La explosión todavía explota. Todavía el llanto, el miedo, el horror. Pero explota cerquita, casi en silencio. Nos explota en la cara y cerramos los ojos. Todavía están solos. Casi solos. Ni las cámaras, ni los posteos, ni las indignaciones quedaron. Solo están las que siempre aguantan.
Es mejor hablar de Grabois que de muertas que vuelan por el tapial. Es mejor hablar de Santiago que de Luciano. Es mejor escuchar a panelistas que se olvidaron de las escuelas hace mucho tiempo, que escuchar el ruido infernal de un barrio que está todo explotado. Es mejor postear del Fondo que total a los muertos sin nombre los nombran las madres que insisten, las novias que se tatúan, los hermanitos que sueñan.
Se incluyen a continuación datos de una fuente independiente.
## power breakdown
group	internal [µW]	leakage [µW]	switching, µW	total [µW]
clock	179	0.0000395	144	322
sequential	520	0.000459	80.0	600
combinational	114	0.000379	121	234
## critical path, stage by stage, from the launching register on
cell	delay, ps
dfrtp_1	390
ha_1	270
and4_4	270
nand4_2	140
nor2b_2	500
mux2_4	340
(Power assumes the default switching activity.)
$ cat src/rtl/button_conditioner_if.sv
`default_nettype none
// ============================================================================
// Module   : button_conditioner_if
// Purpose  : Raw button pads in, debounced levels and press/release events out.
// Revision : 1.0 - initial release
// ============================================================================
interface button_conditioner_if #(
    parameter int NUM_BTN = 2
);
    logic [NUM_BTN-1:0] btnRaw;
    logic [NUM_BTN-1:0] btnLevel;
    logic [NUM_BTN-1:0] btnPress;
    logic [NUM_BTN-1:0] btnRelease;

    modport master (
        output btnRaw,
        input  btnLevel,
        input  btnPress,
        input  btnRelease
    );

    modport slave (
        input  btnRaw,
        output btnLevel,
        output btnPress,
        output btnRelease
    );
endinterface
`default_nettype wire

$ cat src/rtl/button_conditioner.sv
`default_nettype none
// ============================================================================
// Module   : button_conditioner
// Purpose  : Synchronise and debounce active-low buttons; emit level + events.
//            Define BTN_AUTOREPEAT_EN to add auto-repeat press pulses.
// Revision : 1.0 - initial release
// ============================================================================
module button_conditioner #(
    parameter int NUM_BTN         = 2,
    parameter int DEBOUNCE_CYCLES = 270000,
    parameter int REPEAT_DELAY    = 13500000,
    parameter int REPEAT_PERIOD   = 2700000
) (
    input  wire logic           clk,
    input  wire logic           rstN,
    button_conditioner_if.slave btn
);

    localparam int c_max_ab  = (DEBOUNCE_CYCLES > REPEAT_DELAY) ? DEBOUNCE_CYCLES : REPEAT_DELAY;
    localparam int c_max_par = (c_max_ab > REPEAT_PERIOD) ? c_max_ab : REPEAT_PERIOD;
    localparam int c_cnt_w   = $clog2(c_max_par + 1);

    localparam logic [c_cnt_w-1:0] c_cnt_zero = '0;
    localparam logic [c_cnt_w-1:0] c_cnt_one  = c_cnt_w'(1);
    localparam logic [c_cnt_w-1:0] c_cnt_max  = '1;
    localparam logic [c_cnt_w-1:0] c_deb_last = c_cnt_w'(DEBOUNCE_CYCLES - 1);
`ifdef BTN_AUTOREPEAT_EN
    localparam logic [c_cnt_w-1:0] c_rep_last   = c_cnt_w'(REPEAT_DELAY - 1);
    // Reloading here makes the next match land exactly REPEAT_PERIOD cycles later.
    localparam logic [c_cnt_w-1:0] c_rep_reload = c_cnt_w'(REPEAT_DELAY - REPEAT_PERIOD);
`endif

    typedef enum logic [1:0] {
        S_IDLE      = 2'd0,
        S_PRESS_CHK = 2'd1,
        S_HELD      = 2'd2,
        S_REL_CHK   = 2'd3
    } state_e;

    function automatic logic [c_cnt_w-1:0] sat_inc(input logic [c_cnt_w-1:0] v);
        return (v == c_cnt_max) ? v : v + c_cnt_one;
    endfunction

    logic [NUM_BTN-1:0] sync1_q;
    logic [NUM_BTN-1:0] sync1_d;
    logic [NUM_BTN-1:0] sync2_q;
    logic [NUM_BTN-1:0] sync2_d;
    logic [NUM_BTN-1:0] w_pressed;
    logic [NUM_BTN-1:0] w_level;
    logic [NUM_BTN-1:0] w_press;
    logic [NUM_BTN-1:0] w_release;

    always_comb begin
        sync1_d = btn.btnRaw;
        sync2_d = sync1_q;
    end

    // Synchroniser holds raw pad polarity; reset value 1 means "released".
    always_ff @(posedge clk or negedge rstN) begin
        if (!rstN) begin
            sync1_q <= '1;
            sync2_q <= '1;
        end else begin
            sync1_q <= sync1_d;
            sync2_q <= sync2_d;
        end
    end

    assign w_pressed = ~sync2_q;

    for (genvar i = 0; i < NUM_BTN; i++) begin : g_chan
        state_e               state_q;
        state_e               state_d;
        logic [c_cnt_w-1:0]   cnt_q;
        logic [c_cnt_w-1:0]   cnt_d;
        logic                 level_q;
        logic                 level_d;
        logic                 press_q;
        logic                 press_d;
        logic                 release_q;
        logic                 release_d;

        always_ff @(posedge clk or negedge rstN) begin
            if (!rstN) begin
                state_q   <= S_IDLE;
                cnt_q     <= c_cnt_zero;
                level_q   <= 1'b0;
                press_q   <= 1'b0;
                release_q <= 1'b0;
            end else begin
                state_q   <= state_d;
                cnt_q     <= cnt_d;
                level_q   <= level_d;
                press_q   <= press_d;
                release_q <= release_d;
            end
        end

        always_comb begin
            state_d   = state_q;
            cnt_d     = cnt_q;
            level_d   = level_q;
            press_d   = 1'b0;
            release_d = 1'b0;

            case (state_q)
                S_IDLE: begin
                    level_d = 1'b0;
                    cnt_d   = c_cnt_zero;
                    if (w_pressed[i]) begin
                        state_d = S_PRESS_CHK;
                        cnt_d   = c_cnt_one;
                    end
                end

                S_PRESS_CHK: begin
                    if (!w_pressed[i]) begin
                        state_d = S_IDLE;
                        cnt_d   = c_cnt_zero;
                    end else if (cnt_q == c_deb_last) begin
                        state_d = S_HELD;
                        level_d = 1'b1;
                        press_d = 1'b1;
                        cnt_d   = c_cnt_zero;
                    end else begin
                        cnt_d = sat_inc(cnt_q);
                    end
                end

                S_HELD: begin
                    level_d = 1'b1;
                    if (!w_pressed[i]) begin
                        state_d = S_REL_CHK;
                        cnt_d   = c_cnt_one;
                    end else begin
`ifdef BTN_AUTOREPEAT_EN
                        if (cnt_q == c_rep_last) begin
                            press_d = 1'b1;
                            cnt_d   = c_rep_reload;
                        end else begin
                            cnt_d = sat_inc(cnt_q);
                        end
`else
                        cnt_d = c_cnt_zero;
`endif
                    end
                end

                S_REL_CHK: begin
                    if (w_pressed[i]) begin
                        state_d = S_HELD;
                        cnt_d   = c_cnt_zero;
                    end else if (cnt_q == c_deb_last) begin
                        state_d   = S_IDLE;
                        level_d   = 1'b0;
                        release_d = 1'b1;
                        cnt_d     = c_cnt_zero;
                    end else begin
                        cnt_d = sat_inc(cnt_q);
                    end
                end

                default: begin
                    state_d = S_IDLE;
                    cnt_d   = c_cnt_zero;
                    level_d = 1'b0;
                end
            endcase
        end

        assign w_level[i]   = level_q;
        assign w_press[i]   = press_q;
        assign w_release[i] = release_q;
    end

    assign btn.btnLevel   = w_level;
    assign btn.btnPress   = w_press;
    assign btn.btnRelease = w_release;

endmodule
`default_nettype wire

$ cat src/flat_wrapper.sv
// flat-port wrapper written by rule: the top's interface ports become plain ports
module button_conditioner_flat 
#(
    parameter int NUM_BTN         = 2,
    parameter int DEBOUNCE_CYCLES = 270000,
    parameter int REPEAT_DELAY    = 13500000,
    parameter int REPEAT_PERIOD   = 2700000
)
  (clk, rstN, btn_btnRaw, btn_btnLevel, btn_btnPress, btn_btnRelease);
  button_conditioner_if #(.NUM_BTN(NUM_BTN)) btn_i ();
  input  wire logic clk;
  input  wire logic rstN;
  input wire logic [$bits(btn_i.btnRaw)-1:0] btn_btnRaw;
  output wire logic [$bits(btn_i.btnLevel)-1:0] btn_btnLevel;
  output wire logic [$bits(btn_i.btnPress)-1:0] btn_btnPress;
  output wire logic [$bits(btn_i.btnRelease)-1:0] btn_btnRelease;
  assign btn_i.btnRaw = btn_btnRaw;
  assign btn_btnLevel = btn_i.btnLevel;
  assign btn_btnPress = btn_i.btnPress;
  assign btn_btnRelease = btn_i.btnRelease;
  button_conditioner #(.NUM_BTN(NUM_BTN), .DEBOUNCE_CYCLES(DEBOUNCE_CYCLES), .REPEAT_DELAY(REPEAT_DELAY), .REPEAT_PERIOD(REPEAT_PERIOD)) u_core (.clk(clk), .rstN(rstN), .btn(btn_i));
endmodule
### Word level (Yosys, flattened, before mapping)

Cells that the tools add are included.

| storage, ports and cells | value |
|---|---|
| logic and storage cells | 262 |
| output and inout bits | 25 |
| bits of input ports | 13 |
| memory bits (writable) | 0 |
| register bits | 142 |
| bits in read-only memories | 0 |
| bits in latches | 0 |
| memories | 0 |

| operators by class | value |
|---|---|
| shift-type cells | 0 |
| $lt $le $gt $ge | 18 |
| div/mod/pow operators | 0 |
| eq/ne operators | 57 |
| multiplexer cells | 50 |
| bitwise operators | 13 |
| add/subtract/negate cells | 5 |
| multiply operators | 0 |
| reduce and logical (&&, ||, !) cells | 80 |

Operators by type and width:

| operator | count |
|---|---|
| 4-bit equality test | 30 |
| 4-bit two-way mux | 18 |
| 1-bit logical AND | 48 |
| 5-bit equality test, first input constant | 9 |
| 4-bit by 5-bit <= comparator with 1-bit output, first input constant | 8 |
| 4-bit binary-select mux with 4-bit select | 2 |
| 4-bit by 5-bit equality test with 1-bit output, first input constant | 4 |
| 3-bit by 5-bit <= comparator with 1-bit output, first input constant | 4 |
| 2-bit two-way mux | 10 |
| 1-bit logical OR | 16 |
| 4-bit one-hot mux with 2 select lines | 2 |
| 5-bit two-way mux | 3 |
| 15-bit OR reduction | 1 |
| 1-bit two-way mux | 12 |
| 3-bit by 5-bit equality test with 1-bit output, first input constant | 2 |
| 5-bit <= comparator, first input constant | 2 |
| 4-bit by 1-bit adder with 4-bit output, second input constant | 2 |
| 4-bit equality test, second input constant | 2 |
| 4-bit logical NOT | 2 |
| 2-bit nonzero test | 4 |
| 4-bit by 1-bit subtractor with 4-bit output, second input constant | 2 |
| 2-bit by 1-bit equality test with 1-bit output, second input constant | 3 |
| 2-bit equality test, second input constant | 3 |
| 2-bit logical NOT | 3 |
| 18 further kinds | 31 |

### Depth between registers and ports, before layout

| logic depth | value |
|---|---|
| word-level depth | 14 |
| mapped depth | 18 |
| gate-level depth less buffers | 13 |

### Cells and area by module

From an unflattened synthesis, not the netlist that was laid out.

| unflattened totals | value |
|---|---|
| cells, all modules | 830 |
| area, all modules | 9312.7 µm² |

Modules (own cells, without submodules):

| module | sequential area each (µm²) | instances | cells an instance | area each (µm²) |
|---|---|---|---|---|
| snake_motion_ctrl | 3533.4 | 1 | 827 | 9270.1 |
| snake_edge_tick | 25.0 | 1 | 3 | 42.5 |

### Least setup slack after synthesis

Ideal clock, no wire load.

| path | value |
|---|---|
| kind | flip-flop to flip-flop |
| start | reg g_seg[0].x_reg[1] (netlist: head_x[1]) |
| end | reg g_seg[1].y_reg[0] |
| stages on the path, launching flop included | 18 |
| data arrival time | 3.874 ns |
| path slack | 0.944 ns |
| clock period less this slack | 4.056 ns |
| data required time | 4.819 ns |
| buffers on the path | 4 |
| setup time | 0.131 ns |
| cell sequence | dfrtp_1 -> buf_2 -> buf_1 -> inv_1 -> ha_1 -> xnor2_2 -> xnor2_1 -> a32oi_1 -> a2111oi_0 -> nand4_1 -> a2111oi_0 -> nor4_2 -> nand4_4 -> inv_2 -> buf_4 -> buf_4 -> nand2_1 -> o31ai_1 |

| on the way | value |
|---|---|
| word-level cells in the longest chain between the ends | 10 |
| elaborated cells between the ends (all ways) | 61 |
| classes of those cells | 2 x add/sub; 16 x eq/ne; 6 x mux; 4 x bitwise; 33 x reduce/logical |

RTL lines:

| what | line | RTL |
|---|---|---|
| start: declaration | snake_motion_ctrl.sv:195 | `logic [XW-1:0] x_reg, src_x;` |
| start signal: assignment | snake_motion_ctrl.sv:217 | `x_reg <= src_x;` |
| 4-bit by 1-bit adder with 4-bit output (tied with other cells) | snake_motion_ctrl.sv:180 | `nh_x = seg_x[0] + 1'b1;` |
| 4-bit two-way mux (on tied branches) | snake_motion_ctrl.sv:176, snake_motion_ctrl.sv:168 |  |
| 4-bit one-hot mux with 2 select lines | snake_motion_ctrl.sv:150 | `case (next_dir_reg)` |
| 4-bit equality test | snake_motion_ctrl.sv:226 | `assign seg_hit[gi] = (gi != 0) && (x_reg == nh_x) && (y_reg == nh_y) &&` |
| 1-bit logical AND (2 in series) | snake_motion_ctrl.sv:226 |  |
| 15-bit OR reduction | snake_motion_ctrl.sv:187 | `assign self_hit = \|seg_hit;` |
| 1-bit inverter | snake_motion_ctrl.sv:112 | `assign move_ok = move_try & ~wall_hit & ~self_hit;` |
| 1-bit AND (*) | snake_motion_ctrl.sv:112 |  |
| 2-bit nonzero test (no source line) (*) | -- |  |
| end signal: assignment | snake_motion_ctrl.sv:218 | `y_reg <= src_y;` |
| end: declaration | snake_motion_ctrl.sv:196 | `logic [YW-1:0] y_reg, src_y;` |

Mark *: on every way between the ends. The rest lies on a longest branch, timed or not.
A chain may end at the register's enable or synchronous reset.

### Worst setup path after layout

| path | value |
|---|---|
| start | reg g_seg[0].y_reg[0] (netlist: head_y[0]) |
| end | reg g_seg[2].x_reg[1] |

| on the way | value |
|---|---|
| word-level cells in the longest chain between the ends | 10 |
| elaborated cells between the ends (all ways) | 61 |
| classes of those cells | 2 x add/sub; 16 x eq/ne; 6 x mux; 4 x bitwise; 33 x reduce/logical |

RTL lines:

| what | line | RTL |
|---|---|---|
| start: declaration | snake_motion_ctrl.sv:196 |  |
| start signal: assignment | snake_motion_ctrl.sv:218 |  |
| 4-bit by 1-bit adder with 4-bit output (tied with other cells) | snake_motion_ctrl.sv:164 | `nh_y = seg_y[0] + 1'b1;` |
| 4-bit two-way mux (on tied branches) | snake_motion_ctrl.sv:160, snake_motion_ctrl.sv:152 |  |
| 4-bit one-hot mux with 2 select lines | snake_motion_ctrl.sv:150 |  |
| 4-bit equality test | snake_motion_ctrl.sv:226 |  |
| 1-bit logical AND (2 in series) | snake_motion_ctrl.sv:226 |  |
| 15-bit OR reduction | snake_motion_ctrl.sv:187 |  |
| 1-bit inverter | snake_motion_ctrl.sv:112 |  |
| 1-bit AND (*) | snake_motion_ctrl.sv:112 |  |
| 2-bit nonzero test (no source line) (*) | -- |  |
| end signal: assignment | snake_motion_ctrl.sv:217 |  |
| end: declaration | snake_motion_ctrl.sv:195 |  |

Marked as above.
### src/rtl/switch_port_receiver.sv
// Endpoint side of a switch output link: per-VC flit FIFOs with credit/ack return upstream
// and a round-robin, lock-on-stall valid/ready drain toward local logic.
package switch_port_receiver_pkg;
  localparam int VC_W = 1;

  typedef struct packed {
    logic [3:0]      src;
    logic [VC_W-1:0] vc;
  } metadata_t;

  typedef struct packed {
    metadata_t   metadata;
    logic [31:0] payload;
  } flit_t;
endpackage

module switch_port_receiver
  import switch_port_receiver_pkg::*;
#(
  parameter  int NUM_VCS  = 2,
  parameter  int DEPTH    = 8,
  localparam int OUT_VC_W = (NUM_VCS > 1) ? $clog2(NUM_VCS) : 1
) (
  input  logic                clk,
  input  logic                n_rst,
  input  logic                data_ready_in,
  input  flit_t               in,
  output logic                packet_sent,
  output logic [NUM_VCS-1:0]  credit_granted,
  output flit_t               out,
  output logic [OUT_VC_W-1:0] out_vc,
  output logic                out_valid,
  input  logic                out_ready,
  output logic                overflow_err
);

  localparam int PTR_W = (DEPTH > 1) ? $clog2(DEPTH) : 1;
  localparam int CNT_W = $clog2(DEPTH + 1);
  localparam logic [CNT_W-1:0] FULL    = CNT_W'(DEPTH);
  localparam logic [PTR_W-1:0] PTR_TOP = PTR_W'(DEPTH - 1);

  flit_t               mem    [NUM_VCS][DEPTH];
  logic [PTR_W-1:0]    rd_ptr [NUM_VCS];
  logic [PTR_W-1:0]    wr_ptr [NUM_VCS];
  logic [CNT_W-1:0]    count  [NUM_VCS];
  logic [OUT_VC_W-1:0] rr_ptr;
  logic [OUT_VC_W-1:0] lock_vc;
  logic                locked;

  logic [OUT_VC_W-1:0] sel_vc;
  logic [OUT_VC_W-1:0] cand;
  logic [OUT_VC_W-1:0] in_vc;
  logic                pop;
  logic                push;
  logic                drop;
  logic [NUM_VCS-1:0]  pop_vec;
  logic [NUM_VCS-1:0]  push_vec;

  // Search order starts just after the last served VC; the loop runs backwards so the
  // nearest non-empty VC is the last (winning) assignment.
  always_comb begin : arbitrate
    sel_vc = rr_ptr;
    cand   = '0;
    if (locked) begin
      sel_vc = lock_vc;
    end else begin
      for (int i = NUM_VCS; i >= 1; i--) begin
        cand = OUT_VC_W'((int'(rr_ptr) + i) % NUM_VCS);
        if (count[cand] != '0) sel_vc = cand;
      end
    end
  end

  // Handshake: out_valid means out/out_vc hold a buffered flit; a transfer (pop) happens on
  // every rising edge where out_valid && out_ready. Once out_valid is shown, the flit stays
  // presented unchanged until it is taken.
  always_comb begin : drain_side
    out_valid = (count[sel_vc] != '0);
    out       = out_valid ? mem[sel_vc][rd_ptr[sel_vc]] : '0;
    out_vc    = out_valid ? sel_vc : '0;
    pop       = out_valid && out_ready;
    pop_vec   = pop ? (NUM_VCS'(1) << sel_vc) : '0;
  end

  // A full VC still accepts when its head leaves in the same cycle.
  always_comb begin : fill_side
    in_vc    = OUT_VC_W'(in.metadata.vc);
    push     = data_ready_in && ((count[in_vc] != FULL) || (pop && (sel_vc == in_vc)));
    drop     = data_ready_in && !push;
    push_vec = push ? (NUM_VCS'(1) << in_vc) : '0;
  end

  always_ff @(posedge clk) begin
    if (push) mem[in_vc][wr_ptr[in_vc]] <= in;
  end

  always_ff @(posedge clk or negedge n_rst) begin
    if (!n_rst) begin
      for (int v = 0; v < NUM_VCS; v++) begin
        rd_ptr[v] <= '0;
        wr_ptr[v] <= '0;
        count[v]  <= '0;
      end
      rr_ptr         <= '0;
      lock_vc        <= '0;
      locked         <= 1'b0;
      packet_sent    <= 1'b0;
      credit_granted <= '0;
      overflow_err   <= 1'b0;
    end else begin
      for (int v = 0; v < NUM_VCS; v++) begin
        if (push_vec[v]) wr_ptr[v] <= (wr_ptr[v] == PTR_TOP) ? '0 : wr_ptr[v] + 1'b1;
        if (pop_vec[v])  rd_ptr[v] <= (rd_ptr[v] == PTR_TOP) ? '0 : rd_ptr[v] + 1'b1;
        if (push_vec[v] && !pop_vec[v])      count[v] <= count[v] + 1'b1;
        else if (pop_vec[v] && !push_vec[v]) count[v] <= count[v] - 1'b1;
      end
      if (pop) begin
        rr_ptr <= sel_vc;
        locked <= 1'b0;
      end else if (out_valid) begin
        locked  <= 1'b1;
        lock_vc <= sel_vc;
      end
      packet_sent    <= push;
      credit_granted <= pop_vec;
      overflow_err   <= overflow_err | drop;
    end
  end

endmodule
### config.mk
export PLATFORM = sky130hd
export DESIGN_NAME = switch_port_receiver
export DESIGN_NICKNAME = d
export VERILOG_FILES = /design/src/rtl/switch_port_receiver.sv
export SDC_FILE = /design/constraint.sdc
export NUM_CORES = 1
export LEC_CHECK = 0
export CAP_MARGIN = 25
export CORE_ASPECT_RATIO = 2
export CORE_MARGIN = 3
export CORE_UTILIZATION = 55
export DETAILED_ROUTE_END_ITERATION = 10
export HOLD_SLACK_MARGIN = 0.06
export PLACE_DENSITY_LB_ADDON = 0.25
export SLEW_MARGIN = 20
export SYNTH_ARGS = -nofsm -noshare
export SYNTH_HDL_FRONTEND = slang
export SYNTH_SLANG_ARGS = --single-unit
### constraint.sdc
create_clock -name clk -period 4.9 [get_ports clk]
set_input_delay 1.47 -clock clk [delete_from_list [all_inputs] [get_ports clk]]
set_output_delay 1.47 -clock clk [all_outputs]
set_load 0.02 [all_outputs]
$ cat src/flat_wrapper.sv
// flat-port wrapper written by rule: the top's interface ports become plain ports
module cpu_instruction_fetch_flat import cpu_pkg::*;
#(
   parameter logic [WORD_W-1:0] RESET_PC   = RESET_PC_DEFAULT,
   parameter int unsigned       FIFO_DEPTH = 2
)
  (clock, reset, redirect_valid, redirect_target, bus_imem_req, bus_imem_addr, bus_imem_ready, bus_imem_rdata, bus_output_address, bus_output_instruction, bus_output_valid, bus_output_full);
  cpu_instruction_fetch_if bus_i ();
  input  logic clock;
  input  logic reset;
  input  logic redirect_valid;
  input  logic [WORD_W-1:0] redirect_target;
  output wire logic [$bits(bus_i.imem_req)-1:0] bus_imem_req;
  output wire logic [$bits(bus_i.imem_addr)-1:0] bus_imem_addr;
  input wire logic [$bits(bus_i.imem_ready)-1:0] bus_imem_ready;
  input wire logic [$bits(bus_i.imem_rdata)-1:0] bus_imem_rdata;
  output wire logic [$bits(bus_i.output_address)-1:0] bus_output_address;
  output wire logic [$bits(bus_i.output_instruction)-1:0] bus_output_instruction;
  output wire logic [$bits(bus_i.output_valid)-1:0] bus_output_valid;
  input wire logic [$bits(bus_i.output_full)-1:0] bus_output_full;
  assign bus_imem_req = bus_i.imem_req;
  assign bus_imem_addr = bus_i.imem_addr;
  assign bus_i.imem_ready = bus_imem_ready;
  assign bus_i.imem_rdata = bus_imem_rdata;
  assign bus_output_address = bus_i.output_address;
  assign bus_output_instruction = bus_i.output_instruction;
  assign bus_output_valid = bus_i.output_valid;
  assign bus_i.output_full = bus_output_full;
  cpu_instruction_fetch #(.RESET_PC(RESET_PC), .FIFO_DEPTH(FIFO_DEPTH)) u_core (.clock(clock), .reset(reset), .redirect_valid(redirect_valid), .redirect_target(redirect_target), .bus(bus_i));
endmodule
File: src/rtl/ctrl_transaccion.sv
// Transaction-layer controller: sequences RESET/INIT/IDLE/ACTIVE/ERROR and latches FIFO thresholds.
// Optional macro CTRL_ERROR_CAPTURE_EN builds a register that snapshots error_fifo on ERROR entry.
module ctrl_transaccion #(
    parameter int unsigned TH_WIDTH  = 3,
    parameter int unsigned IDLE_WAIT = 2
) (
    input  logic                clk,
    input  logic                reset,
    input  logic                init,
    input  logic [TH_WIDTH-1:0] umbral_af_in,
    input  logic [TH_WIDTH-1:0] umbral_ae_in,
    input  logic [3:0]          empty_in,
    input  logic [3:0]          empty_out,
    input  logic [7:0]          error_fifo,
    output logic [2:0]          state,
    output logic [TH_WIDTH-1:0] umbral_af,
    output logic [TH_WIDTH-1:0] umbral_ae,
    output logic                idle_out,
    output logic                active_out,
    output logic                error_out,
    output logic                arb_enable,
    output logic [7:0]          error_src
);

    typedef enum logic [2:0] {
        StReset  = 3'd0,
        StInit   = 3'd1,
        StIdle   = 3'd2,
        StActive = 3'd3,
        StError  = 3'd4
    } state_e;

    localparam logic [3:0] WaitLast = 4'(IDLE_WAIT - 1);

    state_e              state_q, state_d;
    logic [3:0]          idle_cnt_q, idle_cnt_d;
    logic [TH_WIDTH-1:0] af_q, af_d;
    logic [TH_WIDTH-1:0] ae_q, ae_d;

    logic all_empty;
    logic any_error;
    logic cfg_valid;

    assign all_empty = (empty_in == 4'hF) && (empty_out == 4'hF);
    assign any_error = |error_fifo;
    assign cfg_valid = umbral_ae_in < umbral_af_in;

    always_ff @(posedge clk) begin
        if (reset) begin
            state_q    <= StReset;
            idle_cnt_q <= '0;
            af_q       <= '0;
            ae_q       <= '0;
        end else begin
            state_q    <= state_d;
            idle_cnt_q <= idle_cnt_d;
            af_q       <= af_d;
            ae_q       <= ae_d;
        end
    end

    always_comb begin
        state_d = state_q;
        case (state_q)
            StReset: state_d = StInit;
            StInit: begin
                if (!init && cfg_valid) begin
                    state_d = StIdle;
                end
            end
            StIdle: begin
                if (any_error) begin
                    state_d = StError;
                end else if (init) begin
                    state_d = StInit;
                end else if (empty_in != 4'hF) begin
                    state_d = StActive;
                end
            end
            StActive: begin
                if (any_error) begin
                    state_d = StError;
                end else if (init) begin
                    state_d = StInit;
                end else if (all_empty && (idle_cnt_q == WaitLast)) begin
                    state_d = StIdle;
                end
            end
            StError: state_d = StError;
            default: state_d = StReset;
        endcase
    end

    // Counter only survives while staying in ACTIVE, so every entry sees it cleared.
    always_comb begin
        idle_cnt_d = '0;
        if ((state_q == StActive) && (state_d == StActive) && all_empty) begin
            idle_cnt_d = (idle_cnt_q == 4'hF) ? idle_cnt_q : idle_cnt_q + 4'd1;
        end
    end

    always_comb begin
        af_d = af_q;
        ae_d = ae_q;
        if (state_q == StInit) begin
            af_d = umbral_af_in;
            ae_d = umbral_ae_in;
        end
    end

    always_comb begin
        state      = state_q;
        idle_out   = (state_q == StIdle);
        active_out = (state_q == StActive);
        error_out  = (state_q == StError);
        arb_enable = (state_q == StActive);
        umbral_af  = af_q;
        umbral_ae  = ae_q;
    end

`ifdef CTRL_ERROR_CAPTURE_EN
    logic [7:0] error_src_q, error_src_d;

    always_comb begin
        error_src_d = error_src_q;
        if ((state_q != StError) && (state_d == StError)) begin
            error_src_d = error_fifo;
        end
    end

    always_ff @(posedge clk) begin
        if (reset) begin
            error_src_q <= '0;
        end else begin
            error_src_q <= error_src_d;
        end
    end

    assign error_src = error_src_q;
`else
    assign error_src = 8'h00;
`endif

endmodule
<file path="config.mk">
export PLATFORM = sky130hd
export DESIGN_NAME = id_stage_ctrl
export DESIGN_NICKNAME = d
export VERILOG_FILES = /design/src/rtl/pipeline_pkg.sv /design/src/rtl/id_fmt_decode.sv /design/src/rtl/id_stage_ctrl.sv
export SDC_FILE = /design/constraint.sdc
export NUM_CORES = 1
export LEC_CHECK = 0
export ABC_AREA = 1
export BUFFER_PORTS_ARGS = -buffer_cell sky130_fd_sc_hd__buf_2
export CORE_MARGIN = 1
export CORE_UTILIZATION = 40
export CTS_CLUSTER_SIZE = 25
export DETAILED_ROUTE_END_ITERATION = 8
export PLACE_DENSITY_LB_ADDON = 0.1
export REMOVE_ABC_BUFFERS = 1
export SLEW_MARGIN = 25
export SYNTH_ARGS = -nofsm -noshare
export SYNTH_HDL_FRONTEND = slang
export SYNTH_SLANG_ARGS = --single-unit
</file>
<file path="constraint.sdc">
create_clock -name clk -period 4.8 [get_ports clk]
set_input_delay 0.24 -clock clk [delete_from_list [all_inputs] [get_ports clk]]
set_output_delay 0.24 -clock clk [all_outputs]
set_load 0.01 [all_outputs]
</file>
No sea que recordar a nuestras muertas nos recuerde quiénes somos, lo poco que hacemos, como nos recabe esta vida que nos pasa por arriba. No sea que un pibe fusilado nos recuerde nuestros miedos, nuestro 911 fácil, nuestro patrullero interno. Entonces mejor recordar sólo ciertos muertos, solo aquellos donde nos queda cómodo el victimario.
Que Sandra y Rubén retumben hasta volverse anónimos, invisibles, no olvidados. Que retumben en nuestra comodidad, en nuestras obviedades, en nuestra sordera. Que retumben como retumban entre los guachines del barrio, entre las doñas, entre las pibas cada vez más madres, cada vez más solas. Que retumben hasta que los anti se tengan que esconder, hasta que las ortibas pidan permiso. Hasta que descansen en paz porque sientan que ganaron.